Additionally, developers should be able to recover encrypted sensitive data to its original form so that they can handle sensitive requests around that data on a as-needed basis.

Proposal

The data masking utility should allow users to mask data, or encrypt and decrypt it. If they would like to encrypt their data, customers should be able to decide for themselves which encryption provider they want to use, though we will provide an out-of-the-box integration with the AWS Encryption SDK. The below code snippet is a rudimentary look at how this utility can be used and how it will function.

Usage

from aws_lambda_powertools.utilities.data_masking.constants import KMS_KEY_ARN
from aws_lambda_powertools.utilities.data_masking import DataMasking
from aws_lambda_powertools.utilities.data_masking.provider.kms.aws_encryption_sdk import AwsEncryptionSdkProvider


def lambda_handler():
    
   data_masker = DataMasking()
    data = {
              "id": 1,
               "name": "John Doe",
               "age": 30,
               "email": "johndoe@example.com",
               "address": {
                    "street": "123 Main St", 
                    "city": "Anytown", 
                    "state": "CA", 
                    "zip": "12345"
               },
      }

    masked = data_masker.mask(data=data, fields=["email", "address.street"])
    """
    masked = {
              "id": 1,
               "name": "John Doe",
               "age": 30,
               "email": "*****",
               "address": {
                    "street": "*****", 
                    "city": "Anytown", 
                    "state": "CA", 
                    "zip": "12345"
               },
      }
   """

    encryption_provider = AwsEncryptionSdkProvider(keys=[KMS_KEY_ARN])
    data_masker = DataMasking(provider=encryption_provider)

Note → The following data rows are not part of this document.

<file path="src/source/lane_seq_pkg.sv">
`default_nettype none

package lane_seq_pkg;

  ////////////////////////////////////////
  // Lane configuration
  ////////////////////////////////////////

  localparam int unsigned NR_LANES = 4;
  localparam int unsigned NR_VINSN = 8;
  localparam int unsigned NR_OPQ = 6;
  localparam int unsigned MASK_BITS_PER_LANE_WORD = 8;

  // Field widths derived from the configuration
  localparam int unsigned LANE_ID_W = $clog2(NR_LANES);
  localparam int unsigned VID_W = $clog2(NR_VINSN);
  localparam int unsigned VREG_W = 5;
  localparam int unsigned VLEN_W = 16;
  localparam int unsigned VOP_W = 6;

  typedef logic [LANE_ID_W-1:0] lane_id_t;
  typedef logic [VID_W-1:0]     vid_t;
  typedef logic [NR_VINSN-1:0]  vinsn_mask_t;
  typedef logic [VREG_W-1:0]    vreg_t;
  typedef logic [VLEN_W-1:0]    vlen_t;
  typedef logic [VOP_W-1:0]     vop_t;

  ////////////////////////////////////////
  // Encodings
  ////////////////////////////////////////

  typedef enum logic [1:0] {
    EW8  = 2'd0,
    EW16 = 2'd1,
    EW32 = 2'd2,
    EW64 = 2'd3
  } sew_e;

  typedef enum logic {
    VFU_ALU  = 1'b0,
    VFU_MFPU = 1'b1
  } vfu_e;

  // Index of each operand queue in the command vectors
  typedef enum logic [2:0] {
    ALU_A  = 3'd0,
    ALU_B  = 3'd1,
    MFPU_A = 3'd2,
    MFPU_B = 3'd3,
    MFPU_C = 3'd4,
    MASK_M = 3'd5
  } opq_e;

  ////////////////////////////////////////
  // Interface records
  ////////////////////////////////////////

  // Request from the main sequencer
  typedef struct packed {
    vid_t  id;
    vop_t  op;
    vfu_e  vfu;
    logic  vm;
    vreg_t vs1;
    vreg_t vs2;
    vreg_t vd;
    logic  use_vs1;
    logic  use_vs2;
    logic  use_vd_op;
    logic  swap_vs2_vd;
    sew_e  sew;
    vlen_t vl;
    vlen_t vstart;
  } pe_req_t;

  // Operation handed to the lane's functional units with the lengths already split
  typedef struct packed {
    vid_t  id;
    vop_t  op;
    vfu_e  vfu;
    logic  vm;
    vreg_t vd;
    sew_e  sew;
    vlen_t vl;
    vlen_t vstart;
  } vfu_op_t;

  // Per-lane lengths derived from a request
  typedef struct packed {
    vlen_t lane_vl;
    vlen_t lane_vstart;
    vlen_t mask_vl;
  } lane_len_t;

  // Command for one operand queue
  typedef struct packed {
    vid_t  id;
    vreg_t vs;
    sew_e  eew;
    vlen_t vl;
    vlen_t vstart;
  } operand_cmd_t;

endpackage

`default_nettype wire

</file>
<file path="src/source/lane_dispatch.sv">
`timescale 1ns/1ns
`default_nettype none

module lane_dispatch (
  input  wire                                                  clk_i,
  input  wire                                                  rst_ni,
  // Request presented by the fall-through register
  input  wire lane_seq_pkg::pe_req_t                           req_i,
  input  wire                                                  req_valid_i,
  output logic                                                 req_ready_o,
  input  wire lane_seq_pkg::lane_len_t                         len_i,
  // Operand command registers
  input  wire [lane_seq_pkg::NR_OPQ-1:0]                       cmd_valid_i,
  output lane_seq_pkg::operand_cmd_t [lane_seq_pkg::NR_OPQ-1:0] cmd_o,
  output logic [lane_seq_pkg::NR_OPQ-1:0]                      cmd_push_o,
  // Functional units
  output lane_seq_pkg::vfu_op_t                                vfu_op_o,
  output logic                                                 vfu_op_valid_o,
  // Instruction tracking
  input  wire lane_seq_pkg::vinsn_mask_t                       pe_vinsn_running_i,
  input  wire lane_seq_pkg::vinsn_mask_t                       alu_vinsn_done_i,
  input  wire lane_seq_pkg::vinsn_mask_t                       mfpu_vinsn_done_i,
  output lane_seq_pkg::vinsn_mask_t                            pe_vinsn_done_o,
  output logic                                                 alu_done_o,
  output logic                                                 mfpu_done_o
);

  function automatic lane_seq_pkg::operand_cmd_t make_cmd(
    input lane_seq_pkg::vid_t  id,
    input lane_seq_pkg::vreg_t vs,
    input lane_seq_pkg::sew_e  eew,
    input lane_seq_pkg::vlen_t vl,
    input lane_seq_pkg::vlen_t vstart
  );
    return '{id: id, vs: vs, eew: eew, vl: vl, vstart: vstart};
  endfunction

  lane_seq_pkg::vinsn_mask_t        running_live;
  lane_seq_pkg::vinsn_mask_t        running_d;
  lane_seq_pkg::vinsn_mask_t        running_q;
  lane_seq_pkg::vinsn_mask_t        done_d;
  lane_seq_pkg::vinsn_mask_t        done_q;
  lane_seq_pkg::vfu_op_t            vfu_op_d;
  logic [lane_seq_pkg::NR_OPQ-1:0]  want_push;
  logic                             queues_busy;
  logic                             issue;
  logic                             fire;
  lane_seq_pkg::vreg_t              mfpu_b_vs;
  lane_seq_pkg::vreg_t              mfpu_c_vs;
  logic                             mfpu_b_use;
  logic                             mfpu_c_use;

  ////////////////////////////////////////
  // Readiness
  ////////////////////////////////////////

  // Bits stay set only while the main sequencer still reports them
  assign running_live = running_q & pe_vinsn_running_i;

  // The last command for a queue must be taken before a new one goes in
  always_comb begin
    if (req_i.vfu == lane_seq_pkg::VFU_ALU) begin
      queues_busy = cmd_valid_i[lane_seq_pkg::ALU_A] |
                    cmd_valid_i[lane_seq_pkg::ALU_B] |
                    cmd_valid_i[lane_seq_pkg::MASK_M];
    end else begin
      queues_busy = cmd_valid_i[lane_seq_pkg::MFPU_A] |
                    cmd_valid_i[lane_seq_pkg::MFPU_B] |
                    cmd_valid_i[lane_seq_pkg::MFPU_C] |
                    cmd_valid_i[lane_seq_pkg::MASK_M];
    end
  end

  assign req_ready_o = !queues_busy && !running_live[req_i.id];
  assign issue       = req_valid_i && req_ready_o;
  // A lane without elements has nothing to run
  assign fire        = issue && (len_i.lane_vl != '0);

  ////////////////////////////////////////
  // Operation and operand commands
  ////////////////////////////////////////

  // Multiply-add forms read the destination through the B queue
  assign mfpu_b_vs  = req_i.swap_vs2_vd ? req_i.vd : req_i.vs2;
  assign mfpu_c_vs  = req_i.swap_vs2_vd ? req_i.vs2 : req_i.vd;
  assign mfpu_b_use = req_i.swap_vs2_vd ? req_i.use_vd_op : req_i.use_vs2;
  assign mfpu_c_use = req_i.swap_vs2_vd ? req_i.use_vs2 : req_i.use_vd_op;

  always_comb begin
    vfu_op_d = '{id: req_i.id, op: req_i.op, vfu: req_i.vfu, vm: req_i.vm, vd: req_i.vd,
                 sew: req_i.sew, vl: len_i.lane_vl, vstart: len_i.lane_vstart};
    cmd_o     = '0;
    want_push = '0;

    // Mask operand shared by both units
    cmd_o[lane_seq_pkg::MASK_M] =
      make_cmd(req_i.id, '0, req_i.sew, len_i.mask_vl, len_i.lane_vstart);
    want_push[lane_seq_pkg::MASK_M] = !req_i.vm;

    if (req_i.vfu == lane_seq_pkg::VFU_ALU) begin
      cmd_o[lane_seq_pkg::ALU_A] =
        make_cmd(req_i.id, req_i.vs1, req_i.sew, len_i.lane_vl, len_i.lane_vstart);
      cmd_o[lane_seq_pkg::ALU_B] =
        make_cmd(req_i.id, req_i.vs2, req_i.sew, len_i.lane_vl, len_i.lane_vstart);
      want_push[lane_seq_pkg::ALU_A] = req_i.use_vs1;
      want_push[lane_seq_pkg::ALU_B] = req_i.use_vs2;
    end else begin
      cmd_o[lane_seq_pkg::MFPU_A] =
        make_cmd(req_i.id, req_i.vs1, req_i.sew, len_i.lane_vl, len_i.lane_vstart);
      cmd_o[lane_seq_pkg::MFPU_B] =
        make_cmd(req_i.id, mfpu_b_vs, req_i.sew, len_i.lane_vl, len_i.lane_vstart);
      cmd_o[lane_seq_pkg::MFPU_C] =
        make_cmd(req_i.id, mfpu_c_vs, req_i.sew, len_i.lane_vl, len_i.lane_vstart);
      want_push[lane_seq_pkg::MFPU_A] = req_i.use_vs1;
      want_push[lane_seq_pkg::MFPU_B] = mfpu_b_use;
      want_push[lane_seq_pkg::MFPU_C] = mfpu_c_use;
    end

    cmd_push_o = fire ? want_push : '0;
  end

  ////////////////////////////////////////
  // Running and done tracking
  ////////////////////////////////////////

  always_comb begin
    running_d = running_live;
    done_d    = alu_vinsn_done_i | mfpu_vinsn_done_i;
    if (fire) begin
      running_d[req_i.id] = 1'b1;
    end else if (issue) begin
      // An empty lane reports completion right away
      done_d[req_i.id] = 1'b1;
    end
  end

  always_ff @(posedge clk_i or negedge rst_ni) begin
    if (!rst_ni) begin
      running_q      <= '0;
      done_q         <= '0;
      vfu_op_valid_o <= 1'b0;
      alu_done_o     <= 1'b0;
      mfpu_done_o    <= 1'b0;
    end else begin
      running_q      <= running_d;
      done_q         <= done_d;
      vfu_op_valid_o <= fire;
      alu_done_o     <= |alu_vinsn_done_i;
      mfpu_done_o    <= |mfpu_vinsn_done_i;
    end
  end

  always_ff @(posedge clk_i) begin
    if (fire) begin
      vfu_op_o <= vfu_op_d;
    end
  end

  assign pe_vinsn_done_o = done_q;

endmodule

`default_nettype wire

</file>
<file path="src/source/lane_sequencer.sv">
`timescale 1ns/1ns
`default_nettype none

module lane_sequencer (
  input  wire                                                  clk_i,
  input  wire                                                  rst_ni,
  input  wire lane_seq_pkg::lane_id_t                          lane_id_i,
  // Main sequencer
  input  wire lane_seq_pkg::pe_req_t                           pe_req_i,
  input  wire                                                  pe_req_valid_i,
  output logic                                                 pe_req_ready_o,
  input  wire lane_seq_pkg::vinsn_mask_t                       pe_vinsn_running_i,
  output lane_seq_pkg::vinsn_mask_t                            pe_vinsn_done_o,
  // Register-file reader
  output lane_seq_pkg::operand_cmd_t [lane_seq_pkg::NR_OPQ-1:0] operand_cmd_o,
  output logic [lane_seq_pkg::NR_OPQ-1:0]                      operand_cmd_valid_o,
  input  wire [lane_seq_pkg::NR_OPQ-1:0]                       operand_cmd_ready_i,
  // Functional units
  output lane_seq_pkg::vfu_op_t                                vfu_op_o,
  output logic                                                 vfu_op_valid_o,
  input  wire lane_seq_pkg::vinsn_mask_t                       alu_vinsn_done_i,
  input  wire lane_seq_pkg::vinsn_mask_t                       mfpu_vinsn_done_i,
  output logic                                                 alu_done_o,
  output logic                                                 mfpu_done_o
);

  lane_seq_pkg::pe_req_t                             req;
  logic                                              req_valid;
  logic                                              req_ready;
  lane_seq_pkg::lane_len_t                           len;
  lane_seq_pkg::operand_cmd_t [lane_seq_pkg::NR_OPQ-1:0] cmd;
  logic [lane_seq_pkg::NR_OPQ-1:0]                   cmd_push;

  req_fall_through_reg i_req_reg (
    .clk_i   (clk_i),
    .rst_ni  (rst_ni),
    .data_i  (pe_req_i),
    .valid_i (pe_req_valid_i),
    .ready_o (pe_req_ready_o),
    .data_o  (req),
    .valid_o (req_valid),
    .ready_i (req_ready)
  );

  lane_vl_split i_vl_split (
    .req_i     (req),
    .lane_id_i (lane_id_i),
    .len_o     (len)
  );

  lane_dispatch i_dispatch (
    .clk_i              (clk_i),
    .rst_ni             (rst_ni),
    .req_i              (req),
    .req_valid_i        (req_valid),
    .req_ready_o        (req_ready),
    .len_i              (len),
    .cmd_valid_i        (operand_cmd_valid_o),
    .cmd_o              (cmd),
    .cmd_push_o         (cmd_push),
    .vfu_op_o           (vfu_op_o),
    .vfu_op_valid_o     (vfu_op_valid_o),
    .pe_vinsn_running_i (pe_vinsn_running_i),
    .alu_vinsn_done_i   (alu_vinsn_done_i),
    .mfpu_vinsn_done_i  (mfpu_vinsn_done_i),
    .pe_vinsn_done_o    (pe_vinsn_done_o),
    .alu_done_o         (alu_done_o),
    .mfpu_done_o        (mfpu_done_o)
  );

  operand_cmd_regs i_cmd_regs (
    .clk_i   (clk_i),
    .rst_ni  (rst_ni),
    .cmd_i   (cmd),
    .push_i  (cmd_push),
    .cmd_o   (operand_cmd_o),
    .valid_o (operand_cmd_valid_o),
    .ready_i (operand_cmd_ready_i)
  );

endmodule

`default_nettype wire

</file>
<file path="src/source/lane_vl_split.sv">
`timescale 1ns/1ns
`default_nettype none

module lane_vl_split (
  input  wire lane_seq_pkg::pe_req_t    req_i,
  input  wire lane_seq_pkg::lane_id_t   lane_id_i,
  output lane_seq_pkg::lane_len_t       len_o
);

  localparam int unsigned MASK_SPAN = lane_seq_pkg::NR_LANES *
                                      lane_seq_pkg::MASK_BITS_PER_LANE_WORD;

  lane_seq_pkg::lane_id_t vl_rem;
  lane_seq_pkg::lane_id_t vstart_rem;
  logic [31:0]            mask_words;
  logic [31:0]            mask_cover;

  // Lane count is a power of two, so the remainder is the low index bits
  assign vl_rem     = req_i.vl[lane_seq_pkg::LANE_ID_W-1:0];
  assign vstart_rem = req_i.vstart[lane_seq_pkg::LANE_ID_W-1:0];

  always_comb begin
    // Elements are dealt round robin so the first lanes take the leftover
    len_o.lane_vl = lane_seq_pkg::vlen_t'(req_i.vl / lane_seq_pkg::NR_LANES);
    if (lane_id_i < vl_rem) begin
      len_o.lane_vl = len_o.lane_vl + lane_seq_pkg::vlen_t'(1);
    end

    len_o.lane_vstart = lane_seq_pkg::vlen_t'(req_i.vstart / lane_seq_pkg::NR_LANES);
    if (lane_id_i < vstart_rem) begin
      len_o.lane_vstart = len_o.lane_vstart - lane_seq_pkg::vlen_t'(1);
    end

    // Mask words come from every lane, so round up over the whole vector
    mask_words = (32'(req_i.vl) / MASK_SPAN) >> req_i.sew;
    mask_cover = (mask_words << req_i.sew) * MASK_SPAN;
    if (mask_cover != 32'(req_i.vl)) begin
      mask_words = mask_words + 32'd1;
    end
    len_o.mask_vl = lane_seq_pkg::vlen_t'(mask_words);
  end

endmodule

`default_nettype wire

</file>
<file path="src/source/operand_cmd_regs.sv">
`timescale 1ns/1ns
`default_nettype none

module operand_cmd_regs (
  input  wire                                                  clk_i,
  input  wire                                                  rst_ni,
  // New commands from the dispatch logic
  input  wire lane_seq_pkg::operand_cmd_t [lane_seq_pkg::NR_OPQ-1:0] cmd_i,
  input  wire [lane_seq_pkg::NR_OPQ-1:0]                       push_i,
  // Towards the register-file reader
  output lane_seq_pkg::operand_cmd_t [lane_seq_pkg::NR_OPQ-1:0] cmd_o,
  output logic [lane_seq_pkg::NR_OPQ-1:0]                      valid_o,
  input  wire [lane_seq_pkg::NR_OPQ-1:0]                       ready_i
);

  logic [lane_seq_pkg::NR_OPQ-1:0] valid_d;

  // A push in the same cycle as the ready replaces the old command
  assign valid_d = (valid_o & ~ready_i) | push_i;

  for (genvar q = 0; q < lane_seq_pkg::NR_OPQ; q++) begin : g_queue

    always_ff @(posedge clk_i or negedge rst_ni) begin
      if (!rst_ni) begin
        valid_o[q] <= 1'b0;
      end else begin
        valid_o[q] <= valid_d[q];
      end
    end

    always_ff @(posedge clk_i) begin
      if (push_i[q]) begin
        cmd_o[q] <= cmd_i[q];
      end
    end

  end

endmodule

`default_nettype wire

</file>
<file path="src/source/req_fall_through_reg.sv">
`timescale 1ns/1ns
`default_nettype none

module req_fall_through_reg (
  input  wire                   clk_i,
  input  wire                   rst_ni,
  // Producer side
  input  wire lane_seq_pkg::pe_req_t data_i,
  input  wire                   valid_i,
  output logic                  ready_o,
  // Consumer side
  output lane_seq_pkg::pe_req_t data_o,
  output logic                  valid_o,
  input  wire                   ready_i
);

  logic                  full_q;
  logic                  capture;
  lane_seq_pkg::pe_req_t data_q;

  // An empty register lets the request pass in the same cycle
  assign ready_o = !full_q;
  assign valid_o = full_q | valid_i;
  assign data_o  = full_q ? data_q : data_i;

  // Only keep a copy when the consumer refuses the passing request
  assign capture = !full_q && valid_i && !ready_i;

  always_ff @(posedge clk_i or negedge rst_ni) begin
    if (!rst_ni) begin
      full_q <= 1'b0;
    end else if (full_q) begin
      if (ready_i) begin
        full_q <= 1'b0;
      end
    end else if (capture) begin
      full_q <= 1'b1;
    end
  end

  always_ff @(posedge clk_i) begin
    if (capture) begin
      data_q <= data_i;
    end
  end

endmodule

`default_nettype wire
</file>
<file path="config.mk">
export PLATFORM = sky130hd
export DESIGN_NAME = lane_sequencer
export DESIGN_NICKNAME = d
export VERILOG_FILES = /design/src/source/lane_seq_pkg.sv /design/src/source/lane_dispatch.sv /design/src/source/lane_sequencer.sv /design/src/source/lane_vl_split.sv /design/src/source/operand_cmd_regs.sv /design/src/source/req_fall_through_reg.sv
export SDC_FILE = /design/constraint.sdc
export NUM_CORES = 1
export LEC_CHECK = 0
export ABC_AREA = 1
export BUFFER_PORTS_ARGS = -buffer_cell sky130_fd_sc_hd__buf_2
export CELL_PAD_IN_SITES_DETAIL_PLACEMENT = 2
export CELL_PAD_IN_SITES_GLOBAL_PLACEMENT = 2
export CORE_AREA = 3 3 211 213
export CTS_CLUSTER_DIAMETER = 100
export DETAILED_ROUTE_END_ITERATION = 12
export DIE_AREA = 0 0 214 216
export PLACE_DENSITY = 0.84
export REMOVE_ABC_BUFFERS = 1
export SETUP_SLACK_MARGIN = 0.3
export SYNTH_ARGS = -nofsm -noshare
export SYNTH_HDL_FRONTEND = slang
export SYNTH_SLANG_ARGS = --single-unit
</file>
<file path="constraint.sdc">
create_clock -name clk_i -period 8.4 [get_ports clk_i]
set_clock_uncertainty 0.1 [all_clocks]
set_input_delay 1.68 -clock clk_i [delete_from_list [all_inputs] [get_ports clk_i]]
set_output_delay 1.68 -clock clk_i [all_outputs]
set_load 0.02 [all_outputs]
</file>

    encrypted = data_masker.encrypt(data=data, fields=["email", "address.street"])
    """
    encrypted = {
              "id": 1,
               "name": "John Doe",
               "age": 30,
               "email": "InRoaXMgaXMgYSBzdHJpbmciHsLZGx2na-XzP_TB5Bf2LNU1bLc",
               "address": {
                    "street": "XMgYSB_KDddaDJYMb-JpbmGnagTklwQ-msdaDLP", 
                    "city": "Anytown", 
                    "state": "CA", 
                    "zip": "12345"
               },
      }
   """
 
    decrypted = data_masker.decrypt(data=encrypted, fields=["email", "address.street"])
    """
    data = {
              "id": 1,
               "name": "John Doe",
               "age": 30,
               "email": "johndoe@example.com",
               "address": {
                    "street": "123 Main St", 
                    "city": "Anytown", 
                    "state": "CA", 
                    "zip": "12345"
               },
      }
   """

AWS Encryption SDK

The AWS Encryption SDK is a client-side encryption library that makes it easier to encrypt and decrypt data of any type in your application. The Encryption SDK is available in all the languages that Powertools supports. You can use it with customer master keys in AWS Key Management Service (AWS KMS), though the library does not require any AWS service. When you encrypt data, the SDK returns a single, portable encrypted message that includes the encrypted data and encrypted data keys. This object is designed to work in many different types of applications. You can specify many of the encryption options, including selecting an encryption and signing algorithm.

Latencies
Latencies for using this utility with the AWS Encryption SDK in Lambda functions configured with 128MB, 1024MB, and 1769MB, respectively.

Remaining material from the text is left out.